“Then you, my people, will know that I am the Lord, when I open your graves and bring you up from them.” Ezekiel 37:13
“Do not be amazed at this, for a time is coming when all who are in their graves will hear his voice.” John 5:28
Tincup Cemetery is less than a mile out of town. I love visiting cemeteries wherever I hike and travel. For your information, you cannot camp in the cemetery. They have to tell people this?
From the parking lot, you see two large knolls. The first is the Jewish Knoll and is smaller and set away from the other one. The bridges and fences are well maintained in the surrounding field. We headed across the creek that separates the Catholic Knoll from the Jewish Knoll.

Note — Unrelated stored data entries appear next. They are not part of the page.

### src/hdl/mwm_pkg.sv
package mwm_pkg;

   // fixed field widths of the item ports
   localparam int ADDR_FIELD_W = 6;
   localparam int DATA_FIELD_W = 16;
   localparam int TPP_W        = 8;
   localparam int PHASE_W      = 4;

   // request opcodes
   localparam logic OP_READ  = 1'b0;
   localparam logic OP_WRITE = 1'b1;

   // start bit plus two opcode bits as sent on the wire
   localparam logic [2:0] CMD_EXT   = 3'b100;   // ewen / ewds family
   localparam logic [2:0] CMD_WRITE = 3'b101;
   localparam logic [2:0] CMD_READ  = 3'b110;

   // top two address bits that select ewen or ewds
   localparam logic [1:0] EXT_EWEN = 2'b11;
   localparam logic [1:0] EXT_EWDS = 2'b00;

   // sequencer phases
   localparam logic [PHASE_W-1:0] PH_IDLE      = 4'd0;
   localparam logic [PHASE_W-1:0] PH_EWEN      = 4'd1;
   localparam logic [PHASE_W-1:0] PH_EWEN_GAP  = 4'd2;
   localparam logic [PHASE_W-1:0] PH_WRITE     = 4'd3;
   localparam logic [PHASE_W-1:0] PH_WRITE_GAP = 4'd4;
   localparam logic [PHASE_W-1:0] PH_BUSY      = 4'd5;
   localparam logic [PHASE_W-1:0] PH_BUSY_GAP  = 4'd6;
   localparam logic [PHASE_W-1:0] PH_EWDS      = 4'd7;
   localparam logic [PHASE_W-1:0] PH_EWDS_GAP  = 4'd8;
   localparam logic [PHASE_W-1:0] PH_READ      = 4'd9;
   localparam logic [PHASE_W-1:0] PH_CAPTURE   = 4'd10;
   localparam logic [PHASE_W-1:0] PH_READ_GAP  = 4'd11;

   typedef struct packed {
      logic                    start_req;
      logic                    opcode;
      logic [ADDR_FIELD_W-1:0] word_address;
      logic [DATA_FIELD_W-1:0] write_word;
      logic                    serial_data_out;
   } req_item_type;

   typedef struct packed {
      logic                    chip_select;
      logic                    serial_clock;
      logic                    serial_data_in;
      logic                    busy_res;
      logic                    read_valid;
      logic [DATA_FIELD_W-1:0] read_word;
      logic                    write_done;
   } rsp_item_type;

endpackage
===== src/hdl/sfd_pkg.sv =====
// Package of the stereo feedback delay: types, codes, reset values and widths.
// Depends on nothing; every other file of the block imports it.
package sfd_pkg;

    localparam int LINE_DEPTH_DEF  = 65536;
    localparam int SAMPLE_BITS_DEF = 16;

    localparam int FRAC_BITS = 24;
    localparam int MUL_W     = 26;
    localparam int PROD_W    = 2 * MUL_W;
    localparam int CFG_W     = 25;
    localparam int CFG_IDX_W = 3;
    localparam int SMP_W     = 16;

    localparam logic [23:0] TGT_L_RST = 24'd3669926;
    localparam logic [23:0] TGT_R_RST = 24'd4722816;
    localparam logic [24:0] COEF_RST  = 25'd7609;
    localparam logic [16:0] FB_RST    = 17'd32768;
    localparam logic [16:0] MIX_RST   = 17'd32768;

    localparam logic [24:0] COEF_ONE = 25'd16777216;
    localparam logic [16:0] GAIN_ONE = 17'd65536;

    typedef enum logic [CFG_IDX_W-1:0] {
        CFG_TGT_L = 3'd0,
        CFG_TGT_R = 3'd1,
        CFG_COEF  = 3'd2,
        CFG_FB    = 3'd3,
        CFG_MIX   = 3'd4
    } t_cfg_idx;

    typedef enum logic [4:0] {
        S_CLR, S_IDLE, S_G1, S_G2, S_G3, S_POS, S_RA, S_RB, S_RW,
        S_INT, S_TAP, S_FB, S_ML, S_MLO, S_MHI, S_WR, S_DONE
    } t_state;

    // Saturates a sum of sample and tap to a 16-bit sample.
    function automatic logic signed [SMP_W-1:0] sat16(input logic signed [MUL_W-1:0] v);
        if (v > MUL_W'(32767)) begin
            return 16'sh7fff;
        end else if (v < -MUL_W'(32768)) begin
            return 16'sh8000;
        end
        return v[SMP_W-1:0];
    endfunction

endpackage


===== src/hdl/sfd_mul.sv =====
// Shared signed multiplier of the stereo feedback delay, product registered.
// Depends on sfd_pkg for the operand width.
module sfd_mul import sfd_pkg::*; (
    input  logic                      i_clk,
    input  logic signed [MUL_W-1:0]   i_a,
    input  logic signed [MUL_W-1:0]   i_b,
    output logic signed [PROD_W-1:0]  o_prod
);

    logic signed [PROD_W-1:0] r_prod;

    always_ff @(posedge i_clk) begin
        r_prod <= i_a * i_b;
    end

    assign o_prod = r_prod;

endmodule
## config.mk

```make
export PLATFORM = sky130hd
export DESIGN_NAME = line_point_generator_core
export DESIGN_NICKNAME = d
export VERILOG_FILES = /design/src/rtl/lpg_pkg.sv /design/src/rtl/lpg_ctrl.sv /design/src/rtl/lpg_datapath.sv /design/src/rtl/line_point_generator_core.sv
export SDC_FILE = /design/constraint.sdc
export NUM_CORES = 1
export LEC_CHECK = 0
export ABC_CLOCK_PERIOD_IN_PS = 9300
export BUFFER_PORTS_ARGS = -buffer_cell sky130_fd_sc_hd__buf_2
export CAP_MARGIN = 25
export CORE_AREA = 2 2 129 131
export DETAILED_ROUTE_END_ITERATION = 6
export DIE_AREA = 0 0 131 133
export PLACE_DENSITY = 0.6
export SKIP_LAST_GASP = 1
export SLEW_MARGIN = 20
export SYNTH_ARGS = -nofsm -noshare
export SYNTH_HDL_FRONTEND = slang
export SYNTH_SLANG_ARGS = --single-unit
```

## constraint.sdc

```tcl
create_clock -name clk -period 9.3 [get_ports clk]
set_input_delay 1.395 -clock clk [delete_from_list [all_inputs] [get_ports clk]]
set_output_delay 1.395 -clock clk [all_outputs]
set_load 0.01 [all_outputs]
```

## src/rtl/lpg_pkg.sv

```systemverilog
// Shared types and constants for the line point generator.
// No dependencies; imported by the controller, datapath, top level and checker.
package lpg_pkg;

	localparam int LAYER_W = 8;

	// controller -> datapath
	typedef struct packed {
		logic load;   // take a new line command
		logic emit;   // move the current point into the output register and step
	} lpg_cmd_t;

	// datapath -> controller
	typedef struct packed {
		logic at_end; // current point equals the end point
	} lpg_status_t;

endpackage

```

## src/rtl/lpg_ctrl.sv

```systemverilog
// Controller for the line point generator: idle/run sequencing and output beat valid.
// Depends on lpg_pkg.
module lpg_ctrl (
	input  logic               clk,
	input  logic               arst_n,
	input  logic               s_tvalid,
	output logic               s_tready,
	output logic               m_tvalid,
	input  logic               m_tready,
	input  lpg_pkg::lpg_status_t status,
	output lpg_pkg::lpg_cmd_t    cmd
);
	import lpg_pkg::*;

	localparam logic ST_IDLE = 1'b0;
	localparam logic ST_RUN  = 1'b1;

	logic state_q;
	logic out_valid_q;
	logic out_free;

	assign out_free = !out_valid_q || m_tready;

	always_comb begin
		cmd.load = s_tvalid && (state_q == ST_IDLE);
		cmd.emit = (state_q == ST_RUN) && out_free;
	end

	assign s_tready = (state_q == ST_IDLE);
	assign m_tvalid = out_valid_q;

	always_ff @(posedge clk or negedge arst_n) begin
		if (!arst_n) begin
			state_q     <= ST_IDLE;
			out_valid_q <= 1'b0;
		end else begin
			case (state_q)
				ST_IDLE: begin
					if (cmd.load)
						state_q <= ST_RUN;
				end
				ST_RUN: begin
					// leave once the end point has gone into the output register
					if (cmd.emit && status.at_end)
						state_q <= ST_IDLE;
				end
				default: state_q <= ST_IDLE;
			endcase

			if (cmd.emit)
				out_valid_q <= 1'b1;
			else if (m_tready)
				out_valid_q <= 1'b0;
		end
	end

endmodule

```

## src/rtl/lpg_datapath.sv

```systemverilog
// Datapath for the line point generator: command registers, error-term step unit
// and the output point register. Depends on lpg_pkg.
module lpg_datapath #(
	parameter int COORD_BITS = 6
) (
	input  logic                        clk,
	input  logic                        arst_n,
	input  lpg_pkg::lpg_cmd_t           cmd,
	input  logic [COORD_BITS-1:0]       start_x,
	input  logic [COORD_BITS-1:0]       start_y,
	input  logic [COORD_BITS-1:0]       end_x,
	input  logic [COORD_BITS-1:0]       end_y,
	input  logic [lpg_pkg::LAYER_W-1:0] layer,
	output lpg_pkg::lpg_status_t        status,
	output logic [COORD_BITS-1:0]       point_x,
	output logic [COORD_BITS-1:0]       point_y,
	output logic [lpg_pkg::LAYER_W-1:0] point_layer,
	output logic                        last_point
);
	import lpg_pkg::*;

	localparam int ERR_W = COORD_BITS + 2; // holds -(span_y) .. span_x
	localparam int E2_W  = ERR_W + 1;

	logic [COORD_BITS-1:0] cur_x_q, cur_y_q, goal_x_q, goal_y_q;
	logic [COORD_BITS-1:0] span_x_q, span_y_q;
	logic                  step_x_down_q, step_y_down_q;
	logic signed [ERR_W-1:0] error_q;
	logic [LAYER_W-1:0]    layer_q;

	logic [COORD_BITS-1:0] point_x_q, point_y_q;
	logic [LAYER_W-1:0]    point_layer_q;
	logic                  last_point_q;

	// command setup
	logic                  ld_x_down, ld_y_down;
	logic [COORD_BITS-1:0] ld_span_x, ld_span_y;
	logic signed [ERR_W-1:0] ld_error;

	// step unit
	logic signed [E2_W-1:0] e2, sx_ext, sy_ext, err_sum;
	logic                   x_step, y_step, at_end;

	always_comb begin
		ld_x_down = !(start_x < end_x);
		ld_y_down = !(start_y < end_y);
		ld_span_x = ld_x_down ? start_x - end_x : end_x - start_x;
		ld_span_y = ld_y_down ? start_y - end_y : end_y - start_y;
		ld_error  = $signed({2'b00, ld_span_x}) - $signed({2'b00, ld_span_y});
	end

	always_comb begin
		at_end  = (cur_x_q == goal_x_q) && (cur_y_q == goal_y_q);
		e2      = {error_q, 1'b0};
		sx_ext  = $signed({3'b000, span_x_q});
		sy_ext  = $signed({3'b000, span_y_q});
		x_step  = e2 > -sy_ext;
		y_step  = e2 < sx_ext;
		err_sum = {error_q[ERR_W-1], error_q}
			- (x_step ? sy_ext : '0)
			+ (y_step ? sx_ext : '0);
	end

	assign status.at_end = at_end;

	always_ff @(posedge clk or negedge arst_n) begin
		if (!arst_n) begin
			cur_x_q       <= '0;
			cur_y_q       <= '0;
			goal_x_q      <= '0;
			goal_y_q      <= '0;
			span_x_q      <= '0;
			span_y_q      <= '0;
			step_x_down_q <= 1'b0;
			step_y_down_q <= 1'b0;
			error_q       <= '0;
			layer_q       <= '0;
			point_x_q     <= '0;
			point_y_q     <= '0;
			point_layer_q <= '0;
			last_point_q  <= 1'b0;
		end else if (cmd.load) begin
			cur_x_q       <= start_x;
			cur_y_q       <= start_y;
			goal_x_q      <= end_x;
			goal_y_q      <= end_y;
			span_x_q      <= ld_span_x;
			span_y_q      <= ld_span_y;
			step_x_down_q <= ld_x_down;
			step_y_down_q <= ld_y_down;
			error_q       <= ld_error;
			layer_q       <= layer;
		end else if (cmd.emit) begin
			point_x_q     <= cur_x_q;
			point_y_q     <= cur_y_q;
			point_layer_q <= layer_q;
			last_point_q  <= at_end;
			error_q       <= err_sum[ERR_W-1:0];
			if (x_step)
				cur_x_q <= step_x_down_q ? cur_x_q - COORD_BITS'(1) : cur_x_q + COORD_BITS'(1);
			if (y_step)
				cur_y_q <= step_y_down_q ? cur_y_q - COORD_BITS'(1) : cur_y_q + COORD_BITS'(1);
		end
	end

	assign point_x     = point_x_q;
	assign point_y     = point_y_q;
	assign point_layer = point_layer_q;
	assign last_point  = last_point_q;

endmodule

```

## src/rtl/line_point_generator_core.sv

```systemverilog
// Line point generator top level: stream ports, controller and datapath.
// Depends on lpg_pkg, lpg_ctrl and lpg_datapath.
//
// Takes one line command per slave beat and returns every grid point of the
// line, start to end, one master beat per point, the end point marked by tlast.
// A line of N points (N = max(|dx|,|dy|) + 1, at most 2^COORD_BITS) occupies
// the block while its command is loaded, then while the single error-term step
// unit produces its points in turn. s_tready is low while a line is in progress;
// the next command is taken as soon as the end point is in the output register,
// even if that beat has not yet been taken. Master stalls hold the step unit.
module line_point_generator_core #(
	parameter int COORD_BITS = 6
) (
	input  logic clk,
	input  logic arst_n,
	input  logic s_tvalid,
	output logic s_tready,
	// start_x, start_y, end_x, end_y, layer (zero padded to bytes)
	input  logic [((4*COORD_BITS+lpg_pkg::LAYER_W+7)/8)*8-1:0] s_tdata,
	output logic m_tvalid,
	input  logic m_tready,
	// point_x, point_y, point_layer (zero padded to bytes)
	output logic [((2*COORD_BITS+lpg_pkg::LAYER_W+7)/8)*8-1:0] m_tdata,
	output logic m_tlast  // last_point
);
	import lpg_pkg::*;

	localparam int C      = COORD_BITS;
	localparam int OUT_W  = 2*C + LAYER_W;
	localparam int OUT_TW = ((OUT_W+7)/8)*8;

	lpg_cmd_t    cmd;
	lpg_status_t status;

	logic [C-1:0]       point_x, point_y;
	logic [LAYER_W-1:0] point_layer;

	lpg_ctrl u_ctrl (
		.clk      (clk),
		.arst_n   (arst_n),
		.s_tvalid (s_tvalid),
		.s_tready (s_tready),
		.m_tvalid (m_tvalid),
		.m_tready (m_tready),
		.status   (status),
		.cmd      (cmd)
	);

	lpg_datapath #(.COORD_BITS(COORD_BITS)) u_dp (
		.clk         (clk),
		.arst_n      (arst_n),
		.cmd         (cmd),
		.start_x     (s_tdata[C-1:0]),
		.start_y     (s_tdata[2*C-1:C]),
		.end_x       (s_tdata[3*C-1:2*C]),
		.end_y       (s_tdata[4*C-1:3*C]),
		.layer       (s_tdata[4*C+LAYER_W-1:4*C]),
		.status      (status),
		.point_x     (point_x),
		.point_y     (point_y),
		.point_layer (point_layer),
		.last_point  (m_tlast)
	);

	assign m_tdata = OUT_TW'({point_layer, point_y, point_x});

endmodule

```

==> results.py <==
metrics = {
    "timing": {
        "fin_setup_tns_ns": 0,
        "slew_headroom": 0.551,
        "setup_viol": 0,
        "worst_pin_slew_ns": 0.668,
        "finalClockSkew_ns": 0.00661,
        "fin_ws_ns": 4.75,
        "finalHoldViolations": 0,
        "timing.final.crit_period_ns": 4.55,
        "max_freq_mhz": 220,
        "finalCritPeriodShare": 0.489,
        "rsz0062_at_grt": "false",
        "drv_slew": 0,
    },
    "detailed_routing": {
        "vias_per_cell": 4.83,
        "wl_per_cell_um": 14.6,
        "firstDrtPassIters": 4,
        "route.detailed.drc": 0,
        "drt_iter0_markers": 185,
        "totalWireLength_um": 13300,
        "ant_nets": 0,
        "dr_total_vias": 4389,
    },
    "yosys": {
        "synthSimpleGateAreaFrac": 0.165,
        "yosys.area.top_type_share": 0.349,
        "post_synth_fa_ha_maj_area_fraction": 0.181,
        "syn-cell-area_um2": 5520,
        "synth-seq-cells": 77,
        "yosysTopAreaCell": "dfrtp_1",
        "avgSynthCellArea_um2": 8.79,
        "synth-xor-area-share": 0.0616,
        "synth_edf_count": 0,
        "seq_area_frac_synth": 0.349,
        "yosysWarnings": 0,
        "yosysUniqueCellTypes": 58,
        "yosysMostFrequentCell": "nand2_1",
        "synth_top_family_by_area": "adder cells",
        "synth_commonest_cells": "nand2_1 (125), dfrtp_1 (77), inv_1 (71)",
        "synth_ff_type": "dfrtp_1",
        "synth.area.mux_share": 0.0179,
        "synthCells": 628,
        "synthTopCellsByArea": "dfrtp_1 (35%), ha_1 (13%), nand2_1 (8.5%), inv_1 (4.8%), fa_1 (4.7%)",
        "synth_compound_area_frac": 0.156,
        "synthArstFlopShare": 1.00,
    },
    "final_layout": {
        "multiInputGateArea_um2": 3230,
        "regArea_um2": 1930,
        "fillerInstances": 1618,
        "drive_gt1_frac": 0.137,
        "fin_nets": 791,
        "fin_area_um2": 6340,
        "syn2layout_area_growth_pct": 14.9,
        "antenna_cells": 0,
    },
    "grt": {
        "track_usage": 0.166,
        "antenna_found_initial": 0,
        "grt_max_degree": 78,
        "grt_pass1_vias": 4450,
        "overflow": 0,
        "grt_pass1_wl_um": 22600,
    },
    "cts": {
        "clock_sink_count": 77,
        "clkSlewWorstSetupHoldPaths_ns": 0.06,
        "clk_path_buf_depth": 2,
        "post_cts_resized": 0,
        "clk_latency_ns": 0.33,
        "cts_setup_buffers": 0,
        "cts_hold_buf": 0,
        "cts_max_level": 3,
        "numCtsBuffers": 9,
        "cts_tree": "built",
        "root_buffer": "clkbuf_16",
    },
    "status": {
        "status": "finished clean",
    },
    "power_and_ir_drop": {
        "power_density_nw_per_um2": 327,
        "ir_worst_vdd_uv": 110,
        "p_int_mw": 1.17,
        "pwr-share-seq": 0.274,
        "netSwitchingFraction": 0.438,
        "netSwitchingPower_mw": 0.911,
        "leakage_nw": 3.22,
        "pwr-share-comb": 0.560,
        "clock_power_share": 0.166,
    },
    "place": {
        "dpl_worst_slack_ns": 4.56,
        "port_buffers": 58,
        "placed_area_um2": 6020,
        "dp_hpwl_um": 10100,
        "routabilityCongestion": 0.891,
    },
    "floorplanning": {
        "dieHeight_um": 133,
        "rows": 47,
        "fp.coreArea_um2": 16200,
        "dieArea_um2": 17400,
        "dieWidth_um": 131,
        "start_util": 0.341,
        "io_pins": 63,
    },
    "critical_path": {
        "worstPathMaxFanout": 5,
        "rrSetupSlack_ns": 4.75,
        "worst_ep_arrival_time_ns": 4.76,
        "required_ns": 9.51,
        "cp-start-kind": "flop",
        "critPathLaunch": "u_dp.span_y_q[2]",
        "crit_type": "reg -> reg",
        "r2r-start": "u_dp.span_y_q[2]",
        "end_kind": "flop",
    },
    "min_path": {
        "min_path_type": "reg -> reg",
        "hold_start": "u_dp.layer_q[2]",
    },
    "job": {
        "drv_cap": 0,
    },
}
## metrics by stage
| step | hold slack (ns) | util | total power [mW] | std cells |
|---|---|---|---|---|
| after global placement | 0.452 | 0.373 | 1.73 | 891 |
| final | 0.467 | 0.392 | 2.08 | 908 |
| after detailed placement | 0.454 | 0.373 | 1.73 | 891 |
| after global routing | 0.491 | 0.392 | 2.30 | 908 |
| after floorplan | 0.439 | - | 1.42 | 631 |
| after CTS | 0.465 | 0.391 | 2.09 | 907 |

These people have a sense of humor as you can see from the signs of Catholic Knoll or Boot Hill. Boot Hill or Catholic Knoll.
The name “Boot Hill” was usually for unmarked graves. In the Old West, the people were buried in their boots and covered with dirt. Thus the distinctive rounded shape much higher than the surrounding area. It reminded me of the unmarked graves of soldiers I have seen in European cemeteries.
The tombstone markers ranged from simple wooden sticks surrounded by rocks, wooden outlines of graves, barrier fences in various stages of survival, to current marble and limestone tombstones.
Markers showed death dates from 1879 to 2018. The grave markers had scriptures, poems, descriptions of the people, simple birth and death dates, benches, and angels and ribbons by a newly planted tree. All looking out on this beautiful valley.
We climbed the Catholic Knoll and crossed the bridge to enter the Protestant Knoll, which was much larger and shaded by pine trees.
My favorite marker was the tombstone covered with three sets of newer hiking boots. What a story the boots could tell if they could talk about Ollie Miller?!
Do you visit cemeteries and what is your favorite memory? What do you like about gravestones?